Ältere Männer zeugen häufiger kranke Kinder


Das berichtet eine amerikanische Wissenschaftszeitschrift anfang dieser Woche. In der Online-Ausgabe des Magazins «Proceedings of the National Academy of Sciences» (PNAS) stellen Mediziner die Ergebnisse einer Samen-Untersuchung von 97 gesunden, nicht rauchenden Männern im Alter von 22 bis 80 Jahren vor.

Männer gehen mit einer Vaterschaft im fortgeschrittenen Alter das Risiko ein, ein Kind mit einer genetisch bedingten Krankheit zu zeugen. Das berichtet ein Team um Andrew Wyrobek vom Lawrence Livermore National Laboratory in kalifornischen Livermore.
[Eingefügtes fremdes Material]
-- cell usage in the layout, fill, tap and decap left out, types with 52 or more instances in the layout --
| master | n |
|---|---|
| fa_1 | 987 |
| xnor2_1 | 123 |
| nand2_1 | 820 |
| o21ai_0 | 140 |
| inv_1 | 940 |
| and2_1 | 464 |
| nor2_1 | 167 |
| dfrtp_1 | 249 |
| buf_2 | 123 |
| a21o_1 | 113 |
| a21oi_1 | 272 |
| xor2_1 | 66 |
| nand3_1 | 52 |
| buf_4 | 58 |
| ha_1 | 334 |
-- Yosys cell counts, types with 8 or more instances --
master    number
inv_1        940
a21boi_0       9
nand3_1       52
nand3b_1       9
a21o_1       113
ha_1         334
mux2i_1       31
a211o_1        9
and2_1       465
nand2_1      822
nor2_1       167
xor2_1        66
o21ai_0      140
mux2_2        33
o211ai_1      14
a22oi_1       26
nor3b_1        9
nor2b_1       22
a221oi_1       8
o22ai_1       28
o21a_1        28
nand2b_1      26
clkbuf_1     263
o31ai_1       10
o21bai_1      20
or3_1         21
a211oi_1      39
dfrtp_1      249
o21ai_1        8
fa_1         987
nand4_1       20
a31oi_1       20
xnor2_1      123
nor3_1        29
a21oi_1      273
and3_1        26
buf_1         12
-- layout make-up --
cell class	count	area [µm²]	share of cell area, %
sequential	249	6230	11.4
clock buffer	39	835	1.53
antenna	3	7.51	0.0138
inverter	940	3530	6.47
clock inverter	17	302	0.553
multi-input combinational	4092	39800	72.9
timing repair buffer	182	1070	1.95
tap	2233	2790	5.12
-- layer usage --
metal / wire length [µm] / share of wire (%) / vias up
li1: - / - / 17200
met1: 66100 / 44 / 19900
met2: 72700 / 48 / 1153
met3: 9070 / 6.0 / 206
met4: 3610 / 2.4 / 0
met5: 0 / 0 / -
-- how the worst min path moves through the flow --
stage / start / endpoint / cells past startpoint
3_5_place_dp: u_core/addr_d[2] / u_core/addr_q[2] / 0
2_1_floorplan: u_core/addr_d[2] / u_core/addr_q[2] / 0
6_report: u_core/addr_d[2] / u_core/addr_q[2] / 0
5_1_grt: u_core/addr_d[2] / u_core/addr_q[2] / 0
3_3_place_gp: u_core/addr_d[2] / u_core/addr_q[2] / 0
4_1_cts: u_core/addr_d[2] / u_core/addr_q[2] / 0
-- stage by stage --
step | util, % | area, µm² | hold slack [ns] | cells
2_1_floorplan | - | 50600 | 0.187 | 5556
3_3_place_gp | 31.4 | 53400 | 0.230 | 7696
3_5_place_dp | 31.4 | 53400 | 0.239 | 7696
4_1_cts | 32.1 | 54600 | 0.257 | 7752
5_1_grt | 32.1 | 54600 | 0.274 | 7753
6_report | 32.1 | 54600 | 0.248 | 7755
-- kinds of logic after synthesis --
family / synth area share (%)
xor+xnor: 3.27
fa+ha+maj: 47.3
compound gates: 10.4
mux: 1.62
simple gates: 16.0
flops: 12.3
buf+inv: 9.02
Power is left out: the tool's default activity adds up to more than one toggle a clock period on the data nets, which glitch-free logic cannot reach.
## config.mk

```make
export PLATFORM = sky130hd
export DESIGN_NAME = enemy_array_control
export DESIGN_NICKNAME = d
export VERILOG_FILES = /design/src/rtl/enemy_array_control.sv
export SDC_FILE = /design/constraint.sdc
export NUM_CORES = 1
export LEC_CHECK = 0
export ABC_AREA = 1
export CAP_MARGIN = 20
export CORE_ASPECT_RATIO = 1.75
export CORE_MARGIN = 5
export CORE_UTILIZATION = 42
export CTS_BUF_LIST = sky130_fd_sc_hd__clkbuf_16
export DETAILED_ROUTE_END_ITERATION = 16
export PLACE_DENSITY = 0.71
export SYNTH_ARGS = -nofsm -noshare
export SYNTH_HDL_FRONTEND = slang
export SYNTH_SLANG_ARGS = --single-unit
export TNS_END_PERCENT = 30
```

## constraint.sdc

```tcl
create_clock -name clk -period 7.4 [get_ports clk]
set_input_delay 1.48 -clock clk [delete_from_list [all_inputs] [get_ports clk]]
set_output_delay 1.48 -clock clk [all_outputs]
set_load 0.02 [all_outputs]
```
File: config.mk
export PLATFORM = sky130hd
export DESIGN_NAME = noc_seq_scoreboard
export DESIGN_NICKNAME = d
export VERILOG_FILES = /design/src/rtl/noc_seq_scoreboard.sv
export SDC_FILE = /design/constraint.sdc
export NUM_CORES = 1
export LEC_CHECK = 0
export CAP_MARGIN = 5
export CORE_ASPECT_RATIO = 1.1
export CORE_UTILIZATION = 60
export DETAILED_ROUTE_END_ITERATION = 6
export PLACE_DENSITY = 0.75
export SYNTH_ARGS = -nofsm -noshare
export SYNTH_HDL_FRONTEND = slang
export SYNTH_SLANG_ARGS = --single-unit
File: constraint.sdc
create_clock -name clk -period 7.8 [get_ports clk]
set_clock_uncertainty 0.1 [all_clocks]
set_input_delay 1.56 -clock clk [delete_from_list [all_inputs] [get_ports clk]]
set_output_delay 1.56 -clock clk [all_outputs]
set_load 0.02 [all_outputs]
File: src/rtl/noc_seq_scoreboard.sv
// Per-source {seen, last_seq} table. Writes are staged one cycle in a pending slot and
// forwarded to the read port so back-to-back flits from one source see the newest sequence.
module noc_seq_scoreboard #(
  parameter int entries   = 16,
  parameter int idx_w     = 4,
  parameter int seq_width = 32
) (
  input  logic                 clk,
  input  logic                 rstn,
  input  logic [idx_w-1:0]     rd_idx,
  output logic                 rd_seen,
  output logic [seq_width-1:0] rd_seq,
  input  logic                 wr_en,
  input  logic [idx_w-1:0]     wr_idx,
  input  logic [seq_width-1:0] wr_seq
);

  logic [entries-1:0]   seen;
  logic [seq_width-1:0] last_seq [entries];
  logic                 pend_vld;
  logic [idx_w-1:0]     pend_idx;
  logic [seq_width-1:0] pend_seq;

  // NOTE: sequential state uses non-blocking assignments so every flop samples pre-edge values.
  always_ff @(posedge clk) begin
    if (!rstn) begin
      pend_vld <= 1'b0;
      seen     <= '0;
    end else begin
      pend_vld <= wr_en;
      if (pend_vld) seen[pend_idx] <= 1'b1;
    end
  end

  // NOTE: the sequence array and pending data carry no reset; seen/pend_vld qualify them.
  always_ff @(posedge clk) begin
    pend_idx <= wr_idx;
    pend_seq <= wr_seq;
    if (pend_vld) last_seq[pend_idx] <= pend_seq;
  end

  // NOTE: defaults first in always_comb so no path can infer a latch.
  always_comb begin
    rd_seen = seen[rd_idx];
    rd_seq  = last_seq[rd_idx];
    if (pend_vld && pend_idx == rd_idx) begin
      rd_seen = 1'b1;
      rd_seq  = pend_seq;
    end
  end

endmodule

==> reports/results.txt, run 1 <==
Final GP Congestion: 0.7303
Final Net Count: 1074
Worst setup EP type: primary output
I/O pins: 76
Antenna-violating nets left: 0
Synth area leader: edfxtp_1
Antenna violations before repair: 0
Worst setup margin: 1.456 ns
Post-synth ARST share: 0
Hold_buf cts: 0
R2R Path End: last_seq[3][0]
Setup TNS: 0 ns
Post-route cell area: 24080 sq um
WHS Path Cells: 1
Hold endpoint: seen[3]
CP dominant cell by count: clkdlybuf4s50_1
Crit-path max FO: 31
Area Growth Syn to Fin: 14.57%
Vias in the first global route: 10186
Rows: 71
CTS Sinks: 565
Pin count of the biggest net entering global routing: 55
Worst hold slack: 0.3644 ns
Synthesized instance count: 928
Skew-Pair Late Insertion Delay: 0.57 ns
Clk buf depth: 3
First-pass GRT wire length: 63.17 mm
Pwr Density: 257.0 nW/um^2
Status: completed
1st-pass router iterations: 7
DP Wirelength: 20.97 mm
Starting Density: 0.6114
Fillcell total: 1961
Count leader, synth: edfxtp_1
Most instantiated cells after synthesis: 512 x edfxtp_1, 133 x mux4_2, 62 x a22oi_1, 53 x dfxtp_1, 33 x nand2_1
Fin. Hold Viols: 0
Min Clock Period, post-route: 6.344 ns
Max-cap violations: 0
Flop2flop setup slack: 5.35 ns
Synth top area share: 0.7314
CTS tree: done
Pre-CTS setup slack: 1.476 ns
Postcts setup bufs: 0
Setup CP Type: input port to primary output
Register area share after synthesis: 0.7819
Clock transition at path regs: 0.06 ns
Die height: 198.3 um
Ys Warns: 0
Grt total ovfl: 0
Count of pins over their slew limit: 0
Critical-path cell list: clkdlybuf4s50_1, nor2b_4, a22oi_1, nand2_1, mux2_2, clkdlybuf4s50_1
Worst EP arrival: 4.68 ns
Post-CTS sizing: 0
Yosys reg bits: 565
Worst VDD drop: 0.2114 mV
Htree depth: 2
Critical-path top delay cell: nor2b_4
Startpoint type of the worst setup path: input port
RSZ-0062 raised after global routing: no
Worst r2r src: pend_vld
Mapped Area: 21020 sq um
Root buffer cell: clkbuf_16
Critical Path Max Stage Delay: 1.04 ns
Min-Delay Startpoint: seen[3]
Number of synthesized flops with an enable pin: 512
Synth area leaders: edfxtp_1 73%, mux4_2 14%, dfxtp_1 5.0%, a22oi_1 2.2%, mux2_2 1.7%
Worst EP required: 6.14 ns
Drt total wl: 42.49 mm
Number of buffers added on ports: 75
Layout cells sized above 1: 0.2686
Placed instance area: 22390 sq um
Least-Margin Pin Slew: 1.140 ns
Routed vias/inst: 6.475
Fin crit share: 0.8134
Reg2reg path depth: 3
GRT Overall Usage: 0.2461
Final setup viols: 0
Worst hold path type: flip-flop to flip-flop
Core area: 34380 sq um
Initial DRC Count: 1069
Netlist cell types: 26
DR WL/cell: 28.06 um
Slew HR: 0.2385
DRC viols: 0
Antenna fix cells: 0
Routed vias: 9803
Bufs and invs on worst path: 2
Max Fclk: 157.6 MHz
Die area: 35790 sq um
TritonCTS buffer count: 53
Synth Area per Inst: 22.65 sq um
Syn_nets: 971
Leakage power: 7.680 nW
Synth Flop Type: edfxtp_1
Crit path from: rd_idx[2]
Die width: 180.5 um
Largest delay share family, worst path: buffers and inverters
File: src/rtl/mmio_uart_tx.sv
// Memory-mapped 8N1 UART transmitter: register decode, TX FIFO and a
// serializer FSM driving a registered tx line.
module mmio_uart_tx
  import uart_pkg::*;
#(
  parameter int unsigned FIFO_DEPTH  = 8,
  parameter int unsigned DEFAULT_DIV = 868
) (
  input  logic          clk_i,
  input  logic          rst_i,
  mmio_uart_tx_if.slave bus_if,
  output logic          tx_o,
  output logic          tx_busy_o
);

  localparam int unsigned CntW   = $clog2(FIFO_DEPTH) + 1;
  localparam logic [15:0] DefDiv = 16'(DEFAULT_DIV);

  logic [3:0]      reg_addr;
  logic            wr_txdata, wr_status, wr_baud, byte_st;
  logic [15:0]     baud_q, baud_d;
  logic            ovf_q, ovf_d;
  logic [7:0]      fifo_rdata;
  logic            fifo_full, fifo_empty, pop;
  logic [CntW-1:0] fifo_count;
  logic [31:0]     status, rdata;
  logic            unused_bits;

  uart_state_e state_q;
  logic        tx_q;
  logic [7:0]  shift_q;
  logic [2:0]  bit_idx_q;
  logic [15:0] cnt_q, div_q;
  logic        bit_end;

  assign reg_addr  = {bus_if.addr[3:2], 2'b00};
  assign wr_txdata = bus_if.cs && bus_if.mem_write && (reg_addr == UART_TXDATA);
  assign wr_status = bus_if.cs && bus_if.mem_write && (reg_addr == UART_STATUS);
  assign wr_baud   = bus_if.cs && bus_if.mem_write && (reg_addr == UART_BAUD);
  assign byte_st   = (bus_if.funct3 == F3_SB);
  assign unused_bits = ^{bus_if.wdata[31:16], bus_if.addr[1:0]};

  always_comb begin
    baud_d = baud_q;
    if (wr_baud) begin
      baud_d = byte_st ? {baud_q[15:8], bus_if.wdata[7:0]} : bus_if.wdata[15:0];
      if (baud_d == '0) baud_d = 16'd1;
    end
  end

  always_comb begin
    ovf_d = ovf_q;
    if (wr_status && bus_if.wdata[STAT_OVF]) begin
      ovf_d = 1'b0;
    end else if (wr_txdata && fifo_full && !pop) begin
      ovf_d = 1'b1;
    end
  end

  always_ff @(posedge clk_i) begin
    if (rst_i) begin
      baud_q <= DefDiv;
      ovf_q  <= 1'b0;
    end else begin
      baud_q <= baud_d;
      ovf_q  <= ovf_d;
    end
  end

  sync_fifo #(
    .Width (8),
    .Depth (FIFO_DEPTH)
  ) u_fifo (
    .clk_i   (clk_i),
    .rst_i   (rst_i),
    .push_i  (wr_txdata),
    .wdata_i (bus_if.wdata[7:0]),
    .pop_i   (pop),
    .rdata_o (fifo_rdata),
    .full_o  (fifo_full),
    .empty_o (fifo_empty),
    .count_o (fifo_count)
  );

  assign bit_end = (cnt_q == div_q - 16'd1);
  assign pop     = !fifo_empty && ((state_q == StIdle) || ((state_q == StStop) && bit_end));

  always_ff @(posedge clk_i) begin
    if (rst_i) begin
      state_q   <= StIdle;
      tx_q      <= 1'b1;
      shift_q   <= '0;
      bit_idx_q <= '0;
      cnt_q     <= '0;
      div_q     <= DefDiv;
    end else begin
      unique case (state_q)
        StIdle: begin
          if (!fifo_empty) begin
            shift_q <= fifo_rdata;
            div_q   <= baud_q;
            cnt_q   <= '0;
            tx_q    <= 1'b0;
            state_q <= StStart;
          end
        end
        StStart: begin
          if (bit_end) begin
            cnt_q     <= '0;
            bit_idx_q <= '0;
            tx_q      <= shift_q[0];
            state_q   <= StData;
          end else begin
            cnt_q <= cnt_q + 16'd1;
          end
        end
        StData: begin
          if (bit_end) begin
            cnt_q <= '0;
            if (bit_idx_q == 3'd7) begin
              tx_q    <= 1'b1;
              state_q <= StStop;
            end else begin
              // tx takes the next bit now so it lines up with the shifted register
              shift_q   <= {1'b0, shift_q[7:1]};
              bit_idx_q <= bit_idx_q + 3'd1;
              tx_q      <= shift_q[1];
            end
          end else begin
            cnt_q <= cnt_q + 16'd1;
          end
        end
        StStop: begin
          if (bit_end) begin
            cnt_q <= '0;
            if (!fifo_empty) begin
              shift_q <= fifo_rdata;
              div_q   <= baud_q;
              tx_q    <= 1'b0;
              state_q <= StStart;
            end else begin
              state_q <= StIdle;
            end
          end else begin
            cnt_q <= cnt_q + 16'd1;
          end
        end
        default: state_q <= StIdle;
      endcase
    end
  end

  assign tx_o      = tx_q;
  assign tx_busy_o = (state_q != StIdle) || !fifo_empty;

  always_comb begin
    status = '0;
    status[STAT_BUSY]  = tx_busy_o;
    status[STAT_FULL]  = fifo_full;
    status[STAT_EMPTY] = fifo_empty;
    status[STAT_OVF]   = ovf_q;
    status[STAT_CNT_LSB +: 4] = 4'(fifo_count);
  end

  always_comb begin
    rdata = '0;
    if (bus_if.cs && bus_if.mem_read) begin
      case (reg_addr)
        UART_STATUS: rdata = status;
        UART_BAUD:   rdata = {16'h0, baud_q};
        default:     rdata = '0;
      endcase
    end
  end

  assign bus_if.rdata = rdata;

endmodule
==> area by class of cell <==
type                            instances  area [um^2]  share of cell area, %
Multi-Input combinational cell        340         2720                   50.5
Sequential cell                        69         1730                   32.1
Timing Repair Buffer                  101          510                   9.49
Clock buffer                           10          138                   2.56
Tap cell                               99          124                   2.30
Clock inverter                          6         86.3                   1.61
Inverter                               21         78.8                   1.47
File: config.mk
export PLATFORM = sky130hd
export DESIGN_NAME = pc_call_stack
export DESIGN_NICKNAME = d
export VERILOG_FILES = /design/src/rtl/pc_call_stack.sv
export SDC_FILE = /design/constraint.sdc
export NUM_CORES = 1
export LEC_CHECK = 0
export CORE_ASPECT_RATIO = 0.8
export CORE_MARGIN = 2
export CORE_UTILIZATION = 40
export CTS_BUF_LIST = sky130_fd_sc_hd__clkbuf_4 sky130_fd_sc_hd__clkbuf_8
export DETAILED_ROUTE_END_ITERATION = 16
export HOLD_SLACK_MARGIN = 0.05
export PLACE_DENSITY = 0.65
export SETUP_SLACK_MARGIN = 0.2
export SLEW_MARGIN = 10
export SYNTH_ARGS = -nofsm -noshare
export SYNTH_HDL_FRONTEND = slang
export SYNTH_SLANG_ARGS = --single-unit
File: constraint.sdc
create_clock -name clock_i -period 6.9 [get_ports clock_i]
set_input_delay 1.035 -clock clock_i [delete_from_list [all_inputs] [get_ports clock_i]]
set_output_delay 1.035 -clock clock_i [all_outputs]
set_load 0.02 [all_outputs]
--- src/rtl/pbus_tx.sv ---
// PBUS address transmitter: sends an optional sprite (C) address then an
// optional fix (S) address to the cartridge, each framed by setup/strobe/hold.
module pbus_tx #(
   parameter int T_SETUP = 2,
   parameter int T_PULSE = 2,
   parameter int T_HOLD  = 1
) (
   input  logic        CLK_24M,
   input  logic        nRESET,
   input  logic        REQ_VALID,
   output logic        REQ_READY,
   input  logic        REQ_C_EN,
   input  logic        REQ_S_EN,
   input  logic [22:0] REQ_C_ADDR,
   input  logic [15:0] REQ_S_ADDR,
   input  logic        REQ_CA4,
   input  logic        REQ_S2H1,
   output logic [22:0] PBUS,
   output logic        PCK1B,
   output logic        PCK2B,
   output logic        CA4,
   output logic        S2H1,
   output logic        DONE,
   output logic [2:0]  dbg_state
);

   // Handshake: a request transfers on a rising edge where REQ_VALID and
   // REQ_READY are both high; REQ_READY depends only on state (high in IDLE).

   typedef enum logic [2:0] {
      IDLE    = 3'd0,
      C_SETUP = 3'd1,
      C_PULSE = 3'd2,
      C_HOLD  = 3'd3,
      S_SETUP = 3'd4,
      S_PULSE = 3'd5,
      S_HOLD  = 3'd6
   } state_t;

   // The counter is loaded with (T-1) on entry and the state advances when it reaches 0.
   localparam logic [3:0] LD_SETUP = 4'(T_SETUP - 1);
   localparam logic [3:0] LD_PULSE = 4'(T_PULSE - 1);
   localparam logic [3:0] LD_HOLD  = 4'(T_HOLD - 1);

   state_t      state;
   state_t      state_nxt;
   logic [3:0]  cnt;
   logic [3:0]  cnt_nxt;
   logic        done_nxt;
   logic        accept;
   logic [22:0] c_addr_q;
   logic [15:0] s_addr_q;
   logic        s_en_q;
   logic [22:0] c_src;
   logic [15:0] s_src;
   logic [22:0] pbus_nxt;

   assign REQ_READY = (state == IDLE);
   assign accept    = REQ_VALID && REQ_READY;
   assign dbg_state = state;

   // On the accept edge the address registers are not yet loaded, so the
   // first setup cycle takes its bus value straight from the request.
   assign c_src = accept ? REQ_C_ADDR : c_addr_q;
   assign s_src = accept ? REQ_S_ADDR : s_addr_q;

   always_comb begin
      state_nxt = state;
      cnt_nxt   = cnt;
      done_nxt  = 1'b0;
      case (state)
         IDLE: begin
            if (accept) begin
               if (REQ_C_EN) begin
                  state_nxt = C_SETUP;
                  cnt_nxt   = LD_SETUP;
               end else if (REQ_S_EN) begin
                  state_nxt = S_SETUP;
                  cnt_nxt   = LD_SETUP;
               end else begin
                  done_nxt  = 1'b1;
               end
            end
         end
         C_SETUP: begin
            if (cnt == 4'd0) begin
               state_nxt = C_PULSE;
               cnt_nxt   = LD_PULSE;
            end else begin
               cnt_nxt   = cnt - 4'd1;
            end
         end
         C_PULSE: begin
            if (cnt == 4'd0) begin
               state_nxt = C_HOLD;
               cnt_nxt   = LD_HOLD;
            end else begin
               cnt_nxt   = cnt - 4'd1;
            end
         end
         C_HOLD: begin
            if (cnt == 4'd0) begin
               if (s_en_q) begin
                  state_nxt = S_SETUP;
                  cnt_nxt   = LD_SETUP;
               end else begin
                  state_nxt = IDLE;
                  cnt_nxt   = 4'd0;
                  done_nxt  = 1'b1;
               end
            end else begin
               cnt_nxt   = cnt - 4'd1;
            end
         end
         S_SETUP: begin
            if (cnt == 4'd0) begin
               state_nxt = S_PULSE;
               cnt_nxt   = LD_PULSE;
            end else begin
               cnt_nxt   = cnt - 4'd1;
            end
         end
         S_PULSE: begin
            if (cnt == 4'd0) begin
               state_nxt = S_HOLD;
               cnt_nxt   = LD_HOLD;
            end else begin
               cnt_nxt   = cnt - 4'd1;
            end
         end
         S_HOLD: begin
            if (cnt == 4'd0) begin
               state_nxt = IDLE;
               cnt_nxt   = 4'd0;
               done_nxt  = 1'b1;
            end else begin
               cnt_nxt   = cnt - 4'd1;
            end
         end
         default: begin
            state_nxt = IDLE;
            cnt_nxt   = 4'd0;
         end
      endcase
   end

   always_comb begin
      pbus_nxt = 23'd0;
      case (state_nxt)
         C_SETUP, C_PULSE, C_HOLD: pbus_nxt = c_src;
         S_SETUP, S_PULSE, S_HOLD: pbus_nxt = {7'd0, s_src};
         default:                  pbus_nxt = 23'd0;
      endcase
   end

   // Bus and strobes are decoded from the next state and registered, so they
   // change only on clock edges and never glitch.
   always_ff @(posedge CLK_24M or negedge nRESET) begin
      if (!nRESET) begin
         state    <= IDLE;
         cnt      <= 4'd0;
         PBUS     <= 23'd0;
         PCK1B    <= 1'b0;
         PCK2B    <= 1'b0;
         CA4      <= 1'b0;
         S2H1     <= 1'b0;
         DONE     <= 1'b0;
         c_addr_q <= 23'd0;
         s_addr_q <= 16'd0;
         s_en_q   <= 1'b0;
      end else begin
         state <= state_nxt;
         cnt   <= cnt_nxt;
         PBUS  <= pbus_nxt;
         PCK1B <= (state_nxt == C_PULSE);
         PCK2B <= (state_nxt == S_PULSE);
         DONE  <= done_nxt;
         if (accept) begin
            c_addr_q <= REQ_C_ADDR;
            s_addr_q <= REQ_S_ADDR;
            s_en_q   <= REQ_S_EN;
            CA4      <= REQ_CA4;
            S2H1     <= REQ_S2H1;
         end
      end
   end

endmodule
Ältere Männer sind der Studie zufolge zunehmend infertil. Dagegen äußert sich die nachlassende Samenqualität nicht, wie von den Eizellen älterer Frauen bekannt, in einem erhöhten Risiko zu Nachwuchs mit Trisomie 21, dem Down-Syndrom.

Im Samen älterer Männer fanden die Forscher hingegen häufiger eine Genmutation, die zu Achondroplasie, einer gestörten Knorpelbildung, und damit zu Zwergenwuchs führt. Darüber hinaus ist der Nachwuchs betagter Väter stärker gefährdet, unter dem Apert-Syndrom zu leiden, das sich in Gesichtsdeformierungen, einem so genannten Turmkopf, fehlgeformten Fingern und Zehen sowie geistiger Behinderung äußert.

Dass die Qualität des Samens mit dem Alter des Mannes abnimmt, ist nichts Neues, wie auch hier schon vor Kurzem berichtet wurde. Nicht nur späte Mutterschaft birgt also genetische Risiken für den Nachwuchs.